GSA Annual Meeting in Denver, Colorado, USA - 2016

Paper No. 98-4
Presentation Time: 8:50 AM

MARY ANNING JUNIOR (1799-1847): AN EXTRAORDINARY ENGLISH GEOLOGICAL PIONEER (Invited Presentation)


TORRENS, Hugh, William Smith blg, Keele University, Room 101, Staffordshire, ST5 5BG, United Kingdom, h.s.torrens@keele.ac.uk

Anning’s life has been over romanticised as hardly befits the provincial, working-class, female who, working alone, could accurately and correctly inform the King of Saxony in 1844 that “she was well known throughout Europe". Her achievement viewed instead from America is that "she was the greatest fossilist the world ever knew". She has the distinction of being one of the most biographized figures within geology, and she is now regarded as one of the most influential British women in the history of science.

Such suggests she must have been well served by history, in view of the new, and welcome, interest in women's history. The truth is otherwise. She is instead the subject of many 'illustrated books for children' (one now in Japanese), which ignore her work as an adult. Other writers have employed mere journalism, or even fiction, since "there are so few known facts about Mary Anning". This illustrated contribution will outline the history of the Mary Annings and attempt to separate romance from reality. Mary Anning first emerges as having been two women. Her mother, also Mary, having been completely subsumed by her daughter. Any proper historian of the Mary Annings does face real problems, since neither published, instead they both made a series of major paleontological discoveries, of both invertebrate and vertebrate fossils, on which other, always male, scientists then built their reputations.

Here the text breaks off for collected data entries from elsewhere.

What follows belongs to an exercise in optimizing a design on an open flow for small area, a short achievable clock period and few clock cycles per item; a production flow would make more cautious choices.
Power and IR drop assume default switching activity.

== lane 1 ==
// yce_block_conv
module yce_block_conv (
    input  wire         clk,
    input  wire         rst,             
    input  wire         in_valid,
    output wire         in_ready,
    input  wire         in_fmt,          
    input  wire         in_chroma,       
    input  wire [511:0] in_data,
    output reg          out_valid,
    input  wire         out_ready,
    output reg          out_chroma,
    output reg  [127:0] out_y,
    output reg  [63:0]  out_u,
    output reg  [63:0]  out_v
);
    reg         s_valid;
    reg         s_chroma;
    reg [383:0] s_px;                    
    reg         not_full;
    wire out_en = !out_valid || out_ready;
    wire s_en   = not_full || out_ready;       
    assign in_ready = s_en;
    wire [383:0] in_px;
    genvar n;
    generate
        for (n = 0; n < 16; n = n + 1) begin : g_in
            assign in_px[24*n +: 24] = in_fmt ? in_data[32*n +: 24] : in_data[24*n +: 24];
        end
    endgenerate
    wire s_valid_n   = s_en ? in_valid : s_valid;
    wire out_valid_n = out_en ? s_valid : out_valid;
    always @(posedge clk) begin
        if (rst) begin
            s_valid  <= 1'b0;
            not_full <= 1'b1;
        end else begin
            s_valid  <= s_valid_n;
            not_full <= !(s_valid_n && out_valid_n);
        end
        if (s_en) begin
            s_chroma <= in_chroma;
            s_px     <= in_px;
        end
    end
    wire [127:0] y_bytes;
    wire [63:0]  u_bytes;
    wire [63:0]  v_bytes;
    generate
        for (n = 0; n < 16; n = n + 1) begin : g_px
            wire [7:0] pb = s_px[24*n +: 8];
            wire [7:0] pg = s_px[24*n + 8 +: 8];
            wire [7:0] pr = s_px[24*n + 16 +: 8];
            wire [7:0] yb;
            wire y_s1, y_c2;
            yce_fa u_y_s1 (.a(pr[1]), .b(pr[6]), .c(pg[0]), .s(y_s1), .co(y_c2));
            wire y_s3, y_c4;
            yce_ha u_y_s3 (.a(pr[3]), .b(pg[4]), .s(y_s3), .co(y_c4));
  ...
Size: ~650 flip-flops, about 780 I/O pins, roughly 61,000 um^2 of cells after synthesis.
Settings: LEC_CHECK=0, CAP_MARGIN=20, CORE_MARGIN=2, CORE_UTILIZATION=40, SLEW_MARGIN=20, SYNTH_HIERARCHICAL=1; clock period 10.0 ns.
standard.sh (not shown) runs the stock make flow with config.mk's settings and CLKGATE_MAP_FILE= SYNTH_SCRIPT=/design/flow/synth_recipe.tcl, a recipe that flattens the netlist after the stock synthesis.
==> flow/flow/run.sh <==
#!/bin/bash
# The standard layout (the standard.sh: standard synthesis, floorplan,
# placement, CTS, routing) with two changes to how it is made:
#  * timing repair aims for 5.7 ns of setup slack at the design's 10 ns
#    clock (a 4.3 ns period, which is what the design can reach) instead of
#    only 0 ns;
#  * the buffers that the flow puts on every input and output port are
#    sky130_fd_sc_hd__buf_1 instead of the cell buffer_ports picks by itself
#    (clkdlybuf4s50_1); repair may resize them as for any other cell.
# Each tool's output is in standard_flow.log and in orfs/logs/.
set -euo pipefail
bash standard.sh SETUP_SLACK_MARGIN=5.7 "BUFFER_PORTS_ARGS=-buffer_cell sky130_fd_sc_hd__buf_1" finish > standard_flow.log 2>&1
[inputs] lane 2 vs lane 1
-- flow/design.v --
<<< lane 1, line 25
    reg         s_chroma;
    reg [383:0] s_px;                    
    reg         not_full;
    wire out_en = !out_valid || out_ready;
    wire s_en   = not_full || out_ready;       
    assign in_ready = s_en;
    wire [383:0] in_px;
>>> lane 2, line 25
    reg         s_chroma;
    reg [383:0] s_px;                    
    wire out_en = !out_valid || out_ready;
    wire s_en   = !s_valid || out_en;
    assign in_ready = s_en;
    wire [383:0] in_px;
<<< lane 1, line 36
        end
    endgenerate
    wire s_valid_n   = s_en ? in_valid : s_valid;
    wire out_valid_n = out_en ? s_valid : out_valid;
    always @(posedge clk) begin
        if (rst) begin
            s_valid  <= 1'b0;
            not_full <= 1'b1;
        end else begin
            s_valid  <= s_valid_n;
            not_full <= !(s_valid_n && out_valid_n);
        end
        if (s_en) begin
>>> lane 2, line 35
        end
    endgenerate
    always @(posedge clk) begin
        if (rst) begin
            s_valid <= 1'b0;
        end else if (s_en) begin
            s_valid <= in_valid;
        end
        if (s_en) begin
[summary]
- In lane 2, the core utilization came out 0.21 points above the value in lane 1.
- Largest net degree at the start of global routing up 1.4% in lane 2 wrt lane 1
- Diff lane 1..lane 2 | number of gates on the worst path with buffers counted | unchanged
- Taking lane 1 as the reference point, the fraction of standard cell area in multi-input logic of lane 2 falls by 0.71 points.
- Lane 2 and lane 1 ended up with nearly the same routed length per placed instance.
- Comparing lane 1 with lane 2, the complex-gate fraction of the synthesized area came out essentially unchanged.
- Compared with lane 1, lane 2 shows a higher worst slew margin relative to its limit.
- Between lane 2 and lane 1, the number of buffers inserted by port buffering does not differ in any meaningful way.
- Lane 2 gives less summed instance area of the synthesized netlist than lane 1 did.
- The post-layout total power in lane 2 sits about 4% below the value recorded for lane 1.
- Compared lane 1 against lane 2; share of synthesized area spent on multiplexers within noise.
- Delta (lane 2 minus lane 1): gate count after technology mapping dropped about 0.7%; final critical-path required period went up 0.031 ns.
No run of this note included a check of the RTL's function; only the layout flow was run.

-- separate check: timing with driven ports --
The flow's constraints put no driver on any port. The routed layouts listed below were extracted and timed again, unchanged, in two steps. Step 1 assumes that a clkbuf_16 drives the clock port and a buf_2 every other input. Step 2 moves the port delays by t, midway between the first and last clock arrival at a register: inputs arrive t later, outputs are due t later. That takes back most of the time a late clock gives input paths. Three values: ideal ports, drivers, drivers and shift; two values: the first two.
| run | t (ns) | setup slack, ns | latest minus earliest clock arrival (ns) | cell pins on the clock port's net |
|---|---|---|---|---|
| lane 1 | 0.778 | 5.461 / 5.418 / 5.216 | 0.041 / 0.042 | 1 |
| lane 2 | 0.760 | 5.430 / 5.387 / 5.154 | 0.027 / 0.027 | 1 |
After both steps every run listed still meets setup and hold. For lane 2, which loses most, drivers alone change the setup slack by -0.043 ns; drivers and shift together by -0.276 ns.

But it has proved possible, from a wide range of sources, to shed proper light on the origins, achievements, and hopes and aspirations of both Annings. Mary junior proves to be the perfect focus to urge the importance of the now World Heritage-designated Jurassic Coast, in Dorset, England. Plans are here afoot for a new Anning wing at the Lyme Regis Museum, which was unknowingly built on her birthplace. This should ensure she will get better historical treatment in future than she has had in the past.